## What you have to do
The word "layout" occurs in some of the lines below; copy each of those lines.

## Record set
= Beginning of Section =

File: src/hw/ctc_regs.svh
// Register offsets, field positions, reset values and timing counts
//
// Contract
// - Timer and detection register at 0x15, resets to 0x5C.
// - Charge enable and watchdog register at 0x16, resets to 0xA1.
// - Converter and protection register at 0x17, resets to 0x4F.
// - Bit 7 of timer register disables the indicator pin when one.
// - Auto detect bit one starts port detection on input plug-in.
// - Force detect bit starts detection, self-clears when detection finishes.
// - Bias enable and dedicated port code 011b apply 600 mV D+ bias.
// - Half-speed bit slows safety timers during input or thermal regulation.
// - Safety timer enable bit turns charge safety timers on or off.
// - Pre-charge limit is 2 hrs when zero, 0.5 hrs when one.
// - Fast-charge limit is 12 hrs when zero, 24 hrs when one.
// - Overvoltage fault discharges battery only when auto discharge enabled.
// - Forced battery discharge bit draws about 30 mA from battery.
// - Mid-node discharge bit enables about 30 mA on mid-supply node.
// - Charging enable bit permits charging when one, stops when zero.
// - Kick bit restarts watchdog then self-clears; host kicks before expiry.
// - Restore bit returns registers to defaults, resets timers, self-clears.
`ifndef CTC_REGS_SVH
`define CTC_REGS_SVH
`define CTC_I2C_ADDR 7'h6A
`define CTC_OFS_TIMER 8'h15
`define CTC_OFS_CHGWD 8'h16
`define CTC_OFS_CONV 8'h17
`define CTC_OFS_STATUS 8'h1F
`define CTC_RST_TIMER 8'h5C
`define CTC_RST_CHGWD 8'hA1
`define CTC_RST_CONV 8'h4F
`define CTC_B_INDDIS 7
`define CTC_B_AUTODET 6
`define CTC_B_FORCEDET 5
`define CTC_B_BIAS 4
`define CTC_B_HALF 3
`define CTC_B_SAFE 2
`define CTC_B_PRESEL 1
`define CTC_B_FASTSEL 0
`define CTC_B_AUTODIS 7
`define CTC_B_BATDIS 6
`define CTC_B_CHGEN 5
`define CTC_B_MIDDIS 3
`define CTC_B_KICK 2
`define CTC_B_RESTORE 7
`define CTC_DCP_CODE 3'h3
`define CTC_CLK_HZ 200000000
`define CTC_WD_BASE_S 40
`define CTC_PRE_LONG_MIN 120
`define CTC_PRE_SHORT_MIN 30
`define CTC_FAST_SHORT_MIN 720
`define CTC_FAST_LONG_MIN 1440
`endif

File: src/hw/ctc_pkg.sv
// Types shared by the charger timer control block
package ctc_pkg;
  typedef enum logic [2:0] {
    CTC_IDLE, CTC_ADDR, CTC_ACK, CTC_DATA, CTC_DACK, CTC_SEND, CTC_RACK
  } ctc_i2c_e;
  typedef logic [7:0] ctc_byte_t;
endpackage

File: src/hw/ctc_timer_regs.sv
// I2C register bank with watchdog, safety timers and detection control
`timescale 1ns/100ps
`include "ctc_regs.svh"
module ctc_timer_regs #(
  parameter logic [39:0] WD_TICKS = 40'd8000000000,
  parameter logic [39:0] MIN_TICKS = 40'd12000000000
) (
  input wire logic clock,
  input wire logic reset,
  input wire logic sclIn,
  input wire logic sdaIn,
  output logic sdaOut,
  output logic sdaOe_n,
  input wire logic inputPlugged,
  input wire logic detectDone,
  input wire logic [2:0] inputSourceType,
  input wire logic inputRegActive,
  input wire logic thermalRegActive,
  input wire logic batteryOvpFault,
  input wire logic inPrecharge,
  input wire logic inFastCharge,
  output logic indicatorEnable,
  output logic portDetectStart,
  output logic dedicatedPortBias,
  output logic batteryDischarge,
  output logic midNodeDischarge,
  output logic chargeAllowed,
  output logic safetyTimerExpired,
  output logic watchdogFault,
  output ctc_pkg::ctc_byte_t convCfg
);
  import ctc_pkg::*;

  // Two-stage synchronisers on pins
  logic [1:0] sclSync, sdaSync, plugSync;
  logic sclPrev, sdaPrev;
  wire logic scl = sclSync[1];
  wire logic sda = sdaSync[1];
  wire logic sclRise = scl & ~sclPrev;
  wire logic sclFall = ~scl & sclPrev;
  wire logic startCond = scl & sclPrev & sdaPrev & ~sda;
  wire logic stopCond = scl & sclPrev & ~sdaPrev & sda;

  ctc_i2c_e state, next_state;
  logic [7:0] shift, next_shift;
  logic [2:0] bitCnt, next_bitCnt;
  logic readMode, next_readMode;
  logic haveIndex, next_haveIndex;
  logic [7:0] index, next_index;
  logic sdaLow, next_sdaLow;
  logic wrStrobe, next_wrStrobe;
  logic [7:0] wrData, next_wrData;
  logic gotBit, next_gotBit;

  logic [7:0] timerCfg, next_timerCfg;
  logic [7:0] chgWdCfg, next_chgWdCfg;
  logic [7:0] convReg, next_convReg;
  logic wdFlag, next_wdFlag;
  logic [39:0] wdCount, next_wdCount;
  // One minute of clocks needs more than 32 bits
  logic [39:0] tickCount, next_tickCount;
  logic halfPhase, next_halfPhase;
  logic [10:0] minutes, next_minutes;
  logic plugPrev, detStart, next_detStart;
  logic restoring, next_restoring;

  function automatic logic [7:0] read_reg(input logic [7:0] ofs,
    input logic [7:0] t, input logic [7:0] c, input logic [7:0] v,
    input logic f);
    case (ofs)
      `CTC_OFS_TIMER: read_reg = t;
      `CTC_OFS_CHGWD: read_reg = c;
      `CTC_OFS_CONV: read_reg = v;
      `CTC_OFS_STATUS: read_reg = {7'h00, f};
      default: read_reg = 8'h00;
    endcase
  endfunction

  function automatic logic [39:0] wd_limit(input logic [1:0] code);
    case (code)
      2'h1: wd_limit = WD_TICKS;
      2'h2: wd_limit = WD_TICKS << 1;
      2'h3: wd_limit = WD_TICKS << 2;
      default: wd_limit = 40'h00;
    endcase
  endfunction

  // I2C slave: address, index, then data; every written byte goes to the same index, a read returns one byte
  always_comb begin
    next_state = state;
    next_shift = shift;
    next_bitCnt = bitCnt;
    next_readMode = readMode;
    next_haveIndex = haveIndex;
    next_index = index;
    next_sdaLow = sdaLow;
    next_wrStrobe = 1'b0;
    next_wrData = wrData;
    next_gotBit = gotBit;
    if (startCond) begin
      next_state = CTC_ADDR;
      next_bitCnt = 3'h0;
      next_gotBit = 1'b0;
      next_haveIndex = 1'b0;
      next_sdaLow = 1'b0;
    end else if (stopCond) begin
      next_state = CTC_IDLE;
      next_sdaLow = 1'b0;
    end else begin
      case (state)
        CTC_IDLE: next_sdaLow = 1'b0;
        CTC_ADDR, CTC_DATA: begin
          if (sclRise) begin
            next_shift = {shift[6:0], sda};
            next_bitCnt = bitCnt + 3'h1;
            next_gotBit = 1'b1;
          end
          // Only a fall after a full byte ends it, not the fall after START
          if (sclFall && bitCnt == 3'h0 && gotBit) begin
            next_gotBit = 1'b0;
            if (state == CTC_ADDR && shift[7:1] == `CTC_I2C_ADDR) begin
              next_readMode = shift[0];
              next_sdaLow = 1'b1;
              next_state = CTC_ACK;
            end else if (state == CTC_ADDR) begin
              next_state = CTC_IDLE;
            end else begin
              next_sdaLow = 1'b1;
              next_state = CTC_DACK;
              if (haveIndex) begin
                next_wrStrobe = 1'b1;
                next_wrData = shift;
              end else begin
                next_index = shift;
                next_haveIndex = 1'b1;
              end
            end
          end
        end
        CTC_ACK: if (sclFall) begin
          if (readMode) begin
            next_shift = read_reg(index, timerCfg, chgWdCfg, convReg, wdFlag);
            next_sdaLow = ~next_shift[7];
            next_state = CTC_SEND;
          end else begin
            next_sdaLow = 1'b0;
            next_state = CTC_DATA;
          end
        end
        CTC_DACK: if (sclFall) begin
          next_sdaLow = 1'b0;
          next_state = CTC_DATA;
        end
        CTC_SEND: begin
          if (sclRise)
            next_bitCnt = bitCnt + 3'h1;
          if (sclFall && bitCnt == 3'h0) begin
            next_sdaLow = 1'b0;
            next_state = CTC_RACK;
          end else if (sclFall) begin
            next_shift = {shift[6:0], 1'b0};
            next_sdaLow = ~shift[6];
          end
        end
        CTC_RACK: if (sclRise) next_state = CTC_IDLE;
        default: next_state = CTC_IDLE;
      endcase
    end
  end

  // Register bank, watchdog and timers
  always_comb begin
    logic kick;
    logic slow;
    logic [10:0] limit;
    kick = 1'b0;
    slow = 1'b0;
    limit = 11'h000;
    next_timerCfg = timerCfg;
    next_chgWdCfg = chgWdCfg;
    next_convReg = convReg;
    next_wdFlag = wdFlag;
    next_wdCount = wdCount;
    next_tickCount = tickCount;
    next_halfPhase = halfPhase;
    next_minutes = minutes;
    next_detStart = 1'b0;
    next_restoring = 1'b0;
    if (wrStrobe) begin
      case (index)
        `CTC_OFS_TIMER: next_timerCfg = wrData;
        `CTC_OFS_CHGWD: next_chgWdCfg = wrData;
        `CTC_OFS_CONV: next_convReg = wrData;
        `CTC_OFS_STATUS: next_wdFlag = wdFlag & ~wrData[0];
        default: ;
      endcase
      kick = 1'b1;
    end
    if (wrStrobe && index == `CTC_OFS_TIMER && wrData[`CTC_B_FORCEDET])
      next_detStart = 1'b1;
    if (plugSync[1] && !plugPrev && timerCfg[`CTC_B_AUTODET])
      next_detStart = 1'b1;
    if (detectDone)
      next_timerCfg[`CTC_B_FORCEDET] = 1'b0;
    if (chgWdCfg[`CTC_B_KICK]) begin
      kick = 1'b1;
      next_chgWdCfg[`CTC_B_KICK] = 1'b0;
    end
    if (kick || chgWdCfg[1:0] == 2'h0)
      next_wdCount = 40'h00;
    else if (wdCount + 40'h1 >= wd_limit(chgWdCfg[1:0])) begin
      next_wdFlag = 1'b1;
      next_wdCount = 40'h00;
      next_timerCfg = `CTC_RST_TIMER;
      next_timerCfg[`CTC_B_INDDIS] = timerCfg[`CTC_B_INDDIS];
      next_timerCfg[`CTC_B_HALF] = timerCfg[`CTC_B_HALF];
      next_timerCfg[1:0] = timerCfg[1:0];
      next_chgWdCfg[6:3] = 4'h4;
    end else
      next_wdCount = wdCount + 40'h1;
    // Safety timers in minutes, half rate under regulation
    slow = timerCfg[`CTC_B_HALF] & (inputRegActive | thermalRegActive);
    if (inPrecharge)
      limit = timerCfg[`CTC_B_PRESEL] ? 11'(`CTC_PRE_SHORT_MIN) :
              11'(`CTC_PRE_LONG_MIN);
    else
      limit = timerCfg[`CTC_B_FASTSEL] ? 11'(`CTC_FAST_LONG_MIN) :
              11'(`CTC_FAST_SHORT_MIN);
    if (!timerCfg[`CTC_B_SAFE] || !(inPrecharge || inFastCharge)) begin
      next_tickCount = 40'h00;
      next_minutes = 11'h000;
      next_halfPhase = 1'b0;
    end else if (tickCount + 40'h1 >= MIN_TICKS) begin
      next_tickCount = 40'h00;
      next_halfPhase = slow ? ~halfPhase : 1'b0;
      if ((!slow || halfPhase) && minutes < limit)
        next_minutes = minutes + 11'h001;
    end else
      next_tickCount = tickCount + 40'h1;
    if (convReg[`CTC_B_RESTORE]) begin
      next_timerCfg = `CTC_RST_TIMER;
      next_chgWdCfg = `CTC_RST_CHGWD;
      next_convReg = `CTC_RST_CONV;
      next_wdCount = 40'h00;
      next_tickCount = 40'h00;
      next_minutes = 11'h000;
      next_restoring = 1'b1;
    end
  end

  always_ff @(posedge clock or posedge reset) begin
    if (reset) begin
      sclSync <= 2'h3;
      sdaSync <= 2'h3;
      plugSync <= 2'h0;
      sclPrev <= 1'b1;
      sdaPrev <= 1'b1;
      plugPrev <= 1'b0;
      state <= CTC_IDLE;
      shift <= 8'h00;
      bitCnt <= 3'h0;
      readMode <= 1'b0;
      haveIndex <= 1'b0;
      index <= 8'h00;
      sdaLow <= 1'b0;
      wrStrobe <= 1'b0;
      wrData <= 8'h00;
      gotBit <= 1'b0;
      timerCfg <= `CTC_RST_TIMER;
      chgWdCfg <= `CTC_RST_CHGWD;
      convReg <= `CTC_RST_CONV;
      wdFlag <= 1'b0;
      wdCount <= 40'h00;
      tickCount <= 40'h00;
      halfPhase <= 1'b0;
      minutes <= 11'h000;
      detStart <= 1'b0;
      restoring <= 1'b0;
    end else begin
      sclSync <= {sclSync[0], sclIn};
      sdaSync <= {sdaSync[0], sdaIn};
      plugSync <= {plugSync[0], inputPlugged};
      sclPrev <= scl;
      sdaPrev <= sda;
      plugPrev <= plugSync[1];
      state <= next_state;
      shift <= next_shift;
      bitCnt <= next_bitCnt;
      readMode <= next_readMode;
      haveIndex <= next_haveIndex;
      index <= next_index;
      sdaLow <= next_sdaLow;
      wrStrobe <= next_wrStrobe;
      wrData <= next_wrData;
      gotBit <= next_gotBit;
      timerCfg <= next_timerCfg;
      chgWdCfg <= next_chgWdCfg;
      convReg <= next_convReg;
      wdFlag <= next_wdFlag;
      wdCount <= next_wdCount;
      tickCount <= next_tickCount;
      halfPhase <= next_halfPhase;
      minutes <= next_minutes;
      detStart <= next_detStart;
      restoring <= next_restoring;
    end
  end

  // Registered outputs
  always_ff @(posedge clock or posedge reset) begin
    if (reset) begin
      sdaOut <= 1'b0;
      sdaOe_n <= 1'b1;
      indicatorEnable <= 1'b1;
      portDetectStart <= 1'b0;
      dedicatedPortBias <= 1'b0;
      batteryDischarge <= 1'b0;
      midNodeDischarge <= 1'b0;
      chargeAllowed <= 1'b0;
      safetyTimerExpired <= 1'b0;
      watchdogFault <= 1'b0;
      convCfg <= `CTC_RST_CONV;
    end else begin
      sdaOut <= 1'b0;
      sdaOe_n <= ~sdaLow;
      indicatorEnable <= ~timerCfg[`CTC_B_INDDIS];
      portDetectStart <= detStart;
      dedicatedPortBias <= timerCfg[`CTC_B_BIAS] &
        (inputSourceType == `CTC_DCP_CODE);
      batteryDischarge <= chgWdCfg[`CTC_B_BATDIS] |
        (batteryOvpFault & chgWdCfg[`CTC_B_AUTODIS]);
      midNodeDischarge <= chgWdCfg[`CTC_B_MIDDIS];
      chargeAllowed <= chgWdCfg[`CTC_B_CHGEN] &
        ~safetyTimerExpired;
      safetyTimerExpired <= timerCfg[`CTC_B_SAFE] && (inPrecharge ?
        minutes >= 11'(timerCfg[`CTC_B_PRESEL] ? `CTC_PRE_SHORT_MIN :
        `CTC_PRE_LONG_MIN) : inFastCharge && minutes >= 11'(
        timerCfg[`CTC_B_FASTSEL] ? `CTC_FAST_LONG_MIN :
        `CTC_FAST_SHORT_MIN));
      watchdogFault <= wdFlag;
      convCfg <= {1'b0, convReg[6:0]};
    end
  end
endmodule // ctc_timer_regs

File: config.mk
export PLATFORM = sky130hd
export DESIGN_NAME = ctc_timer_regs
export DESIGN_NICKNAME = d
export VERILOG_FILES = /design/src/hw/ctc_pkg.sv /design/src/hw/ctc_timer_regs.sv
export VERILOG_INCLUDE_DIRS = /design/src /design/src/hw
export SDC_FILE = /design/constraint.sdc
export NUM_CORES = 1
export LEC_CHECK = 0
export BUFFER_PORTS_ARGS = -buffer_cell sky130_fd_sc_hd__buf_2
export CORE_ASPECT_RATIO = 0.75
export CORE_MARGIN = 3
export CORE_UTILIZATION = 55
export DETAILED_ROUTE_END_ITERATION = 10
export HOLD_SLACK_MARGIN = 0.15
export PLACE_DENSITY = 0.75
export SYNTH_ARGS = -nofsm -noshare
export SYNTH_HDL_FRONTEND = slang
export SYNTH_SLANG_ARGS = --single-unit
File: constraint.sdc
create_clock -name clock -period 5.2 [get_ports clock]
set_clock_uncertainty 0.1 [all_clocks]
set_input_delay 0.52 -clock clock [delete_from_list [all_inputs] [get_ports clock]]
set_output_delay 0.52 -clock clock [all_outputs]
set_load 0.005 [all_outputs]
### After elaboration in Yosys (flattened, before gate mapping)

Index checks and enable logic that the tools add are counted.

| word-level totals | value |
|---|---|
| register bits after elaboration | 178 |
| logic and storage cells | 260 |

| cells by class | value |
|---|---|
| add/subtract/negate cells | 4 |
| $lt $le $gt $ge | 5 |
| eq/ne operators | 32 |
| muxes and demuxes | 99 |
| bitwise operators | 30 |
| reduce and logical (&&, ||, !) cells | 51 |

Operator list:

| cell | number |
|---|---|
| two-way mux 40 bit | 7 |
| two-way mux 8 bit | 21 |
| case mux 35 bit (3 select lines) | 1 |
| adder 40 x 1 -> 40 bit, second input constant | 2 |
| two-way mux 11 bit | 7 |
| two-way mux 3 bit | 14 |
| two-way mux 1 bit | 41 |
| greater-or-equal comparator 40 x 34 -> 1 bit, second input constant | 1 |
| greater-or-equal comparator 40 bit | 1 |
| == test 8 x 5 -> 1 bit, second input constant | 4 |
| case mux 8 bit (4 select lines) | 1 |
| case mux 8 bit (3 select lines) | 1 |
| inequality test 4 bit, second input constant | 5 |
| case mux 3 bit (6 select lines) | 1 |
| nonzero test 3 bit | 6 |
| inequality test 2 bit, second input constant | 8 |
| inverter 1 bit | 16 |
| nonzero test 2 bit | 8 |
| two-way mux 7 bit | 2 |
| AND reduction 7 bit | 2 |
| AND 1 bit | 12 |
| AND reduction 6 bit | 2 |
| adder 11 x 1 -> 11 bit, second input constant | 1 |
| greater-or-equal comparator 11 bit | 1 |
| other kinds (26) | 56 |

### Logic depth before layout (Yosys ltp)

| depth | value |
|---|---|
| depth after elaboration | 13 |
| gate-level depth with buffers | 17 |
| gate-level depth less buffers | 16 |

### Worst setup path before layout

Ideal clock, no wire load.

| timing | value |
|---|---|
| kind | register to register |
| from | register wdCount[0] |
| to | register wdCount[7] |
| arrival time | 3753 ps |
| setup slack | 1228 ps |
| cell stages (with the launch flop) | 18 |
| path through | dfrtp_1 ha_1 nand3_1 nor3_1 and3_1 and3_1 nand3_1 xnor2_1 ha_1 nand4_1 nand2b_1 nor3_1 nand3_1 or4_1 a2111o_1 nand3_2 buf_4 nor2_1 |

| between the ends | value |
|---|---|
| cells in the longest elaborated chain, start to end | 5 |

Ends and longest elaborated chain:

| element | line | source |
|---|---|---|
| from (decl) | ctc_timer_regs.sv:59 | `logic [39:0] wdCount, next_wdCount;` |
| from (signal assigned) | ctc_timer_regs.sv:300 | `wdCount <= next_wdCount;` |
| adder 40 x 1 -> 40 bit (*) | ctc_timer_regs.sv:211, ctc_timer_regs.sv:220 |  |
| greater-or-equal comparator 40 bit | ctc_timer_regs.sv:211 | `else if (wdCount + 40'h1 >= wd_limit(chgWdCfg[1:0])) begin` |
| two-way mux 40 bit (*) | ctc_timer_regs.sv:211 |  |
| two-way mux 40 bit (*) | ctc_timer_regs.sv:209 | `if (kick \|\| chgWdCfg[1:0] == 2'h0)` |
| two-way mux 40 bit (*) | ctc_timer_regs.sv:240 | `` if (convReg[`CTC_B_RESTORE]) begin `` |
| named net next_wdCount[7] | ctc_timer_regs.sv:59 |  |

The timed path passes the listed nets; every way through them passes the cells marked *.
A chain may end at the register's enable or synchronous reset.

### Worst setup path in the final report

| timing | value |
|---|---|
| from | register wdCount[0] |
| to | register wdCount[9] |

The elaborated chain is that of the path after synthesis.

==> results.ini <==
[floorplanning]
die_area_mm2 = 0.0197
ios = 32
fp-row-count = 41
die-width_um = 161
core-area_mm2 = 0.0173
initial_core_util_pct = 57.5
die_y_um = 122

[routing]
top_layer = met4
wl_met3_mm = 1.05
drc = 0
wl_per_cell_um = 16.7
vias = 7676
dr_wl_met2_mm = 9.44
drt-pass1-iter-count = 6
routed_wirelength_mm = 21.7
viasPerCell = 5.91
ant_nets = 0
drt_iter0_drc = 689
met1Wirelength_mm = 10.8

[synth]
synth-seq-cells = 178
synth-edff-count = 0
yosys_warnings = 0
synth_cells = 1009
synth.largest_area_cell = dfrtp_1
ys.flop_type = dfrtp_1
synth_area_mm2 = 0.00994
syn_avg_cell_area_um2 = 9.85
async_flop_share_pct = 100
ys_seq_area_share_pct = 45.1
synth_cell_types = 75
synth_area_leaders = dfrtp_1, ha_1, dfstp_2
post-synth-top-area-fraction_pct = 38.5

[placement]
port_buffers = 29
dp.cells = 1263
placed_area_mm2 = 0.0104
dpl_worst_slack_ns = 0.663
place_hpwl_mm = 15.2
place_congestion = 0.842

[pwr]
leakagePower_nw = 4.95
powerDensity_mw_per_mm2 = 265
finalPower_mw = 2.91
vdd_drop_max_v = 0.000226

[timing]
slew_headroom_pct = 34.4
max_slew.worst_pin.slew_ns = 0.984
setup_viol = 0
fin_setup_tns_ns = 0
slew_violations = 0
whs_ns = 0.183
fmax_ghz = 0.219
finalCriticalPeriod_ns = 4.57
rsz0062_at_grt = false
finalHoldViolations = 0
final.period_utilization_pct = 88.0
fin_ws_ns = 0.626

[global_routing]
grt_pass1_wl_mm = 36.8
gr-usage-all-layers_pct = 23.1
grt_max_degree = 179
grt_pass1_vias = 7284
grt_overflow_total = 0
antenna_found_initial = 0

[run_status]
status = complete, no violations

[clocking]
numClockSinks = 178
cts_resized = 0
root_buffer = clkbuf_16
numCtsBuffers = 17
clk_latency_ns = 0.44
h-tree-depth = 4
cts_setup_buffers = 0
postCtsHoldBufs = 4
clk_pin_slew_ns = 0.07
tritoncts = done
clock_path_buffers = 2

[layout]
drive_above_1_share_pct = 13.9
nNetsFinal = 1118
area_delta_synth_final_pct = 10.5
final_core_util_pct = 63.6
fin_area_mm2 = 0.0110
nFillCells = 1461
antenna_cells = 0
fin_cells = 1299

[worst_setup_path]
start_kind = register
cpPeakStageDelay_ns = 0.49
crit_fanout = 24
slowest_stage = a2111o_1
crit_required_ns = 5.42
critPathKind = reg -> reg
cpMostUsedCell = nand3_1
critPathCaptureType = register
cp_num_buf_inv = 1
cp.arrival_ns = 4.79
path_cells = ha_1 > nand3_1 > nor3_1 > and3_1 > and3_1 > nand3_1 > xnor2_1 > ha_1 > nand4_1 > nand2b_1 > nor3_1 > nand3_1 > or4_1 > a2111o_1 > nand3_2 > buf_12 > nor2_1
cp_top_family = simple AND/OR/NAND/NOR gates

[run]
max-cap-violations = 0

[worst_hold_path]
hold_class = in -> reg

-- registers in the layout (all words and copies together), names as in the netlist, 2 cells and up --
signal	flops
bitCnt	3
chgWdCfg	8
convCfg	7
convReg	8
index	8
minutes	11
plugSync	2
sclSync	2
sdaSync	2
shift	8
state	3
tickCount	40
timerCfg	8
wdCount	40
wrData	8
-- power breakdown --
group          total [mW]  leakage [nW]  internal, mW  switching, mW
combinational       0.138          2.32        0.0540         0.0842
clock                1.27         0.284         0.681          0.593
sequential           1.50          2.35          1.44         0.0575
total                2.91          4.95          2.18          0.734
-- per-layer routing --
metal	vias up	GRT usage, %
li1	3657	-
met1	3778	34.2
met2	209	34.7
met3	32	4.39
met4	0	6.61
met5	-	0
-- layout by cell type, fill, tap and decap left out, types with 12 or more instances in the layout --
| cell type | synthesis | layout |
|---|---|---|
| a21o_1 | 16 | 16 |
| a21oi_1 | 34 | 34 |
| and3_1 | 25 | 25 |
| buf_2 | 7 | 29 |
| clkbuf_16 | 0 | 17 |
| conb_1 | 1 | 13 |
| dfrtp_1 | 153 | 153 |
| dfstp_2 | 25 | 25 |
| ha_1 | 54 | 54 |
| inv_1 | 31 | 30 |
| mux2_2 | 27 | 27 |
| mux2i_1 | 12 | 12 |
| nand2_1 | 95 | 95 |
| nand3_1 | 47 | 47 |
| nand4_1 | 31 | 31 |
| nor2_1 | 105 | 105 |
| nor2b_1 | 32 | 32 |
| nor3_1 | 26 | 26 |
| o21ai_0 | 38 | 38 |
| xnor2_1 | 45 | 45 |
| xor2_1 | 33 | 33 |
-- path summary, 6_finish.rpt --
| kind | startpoint | end | slack (ns) | cells past startpoint |
|---|---|---|---|---|
| max in group asynchronous | reset | chargeAllowed | 4.04 | 3 |
| min in group asynchronous | reset | midNodeDischarge | 0.20 | 3 |
| min reg2reg | plugSync[0] | plugSync[1] | 0.25 | 0 |
| max | wdCount[0] | wdCount[9] | 0.63 | 17 |
| min | batteryOvpFault | batteryDischarge | 0.18 | 2 |
| max reg2reg | wdCount[0] | wdCount[9] | 0.63 | 17 |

= End of Section =

## Problem solution
### Logic depth before layout (Yosys ltp)
### Worst setup path before layout
[layout]
-- registers in the layout (all words and copies together), names as in the netlist, 2 cells and up --
-- layout by cell type, fill, tap and decap left out, types with 12 or more instances in the layout --
| cell type | synthesis | layout |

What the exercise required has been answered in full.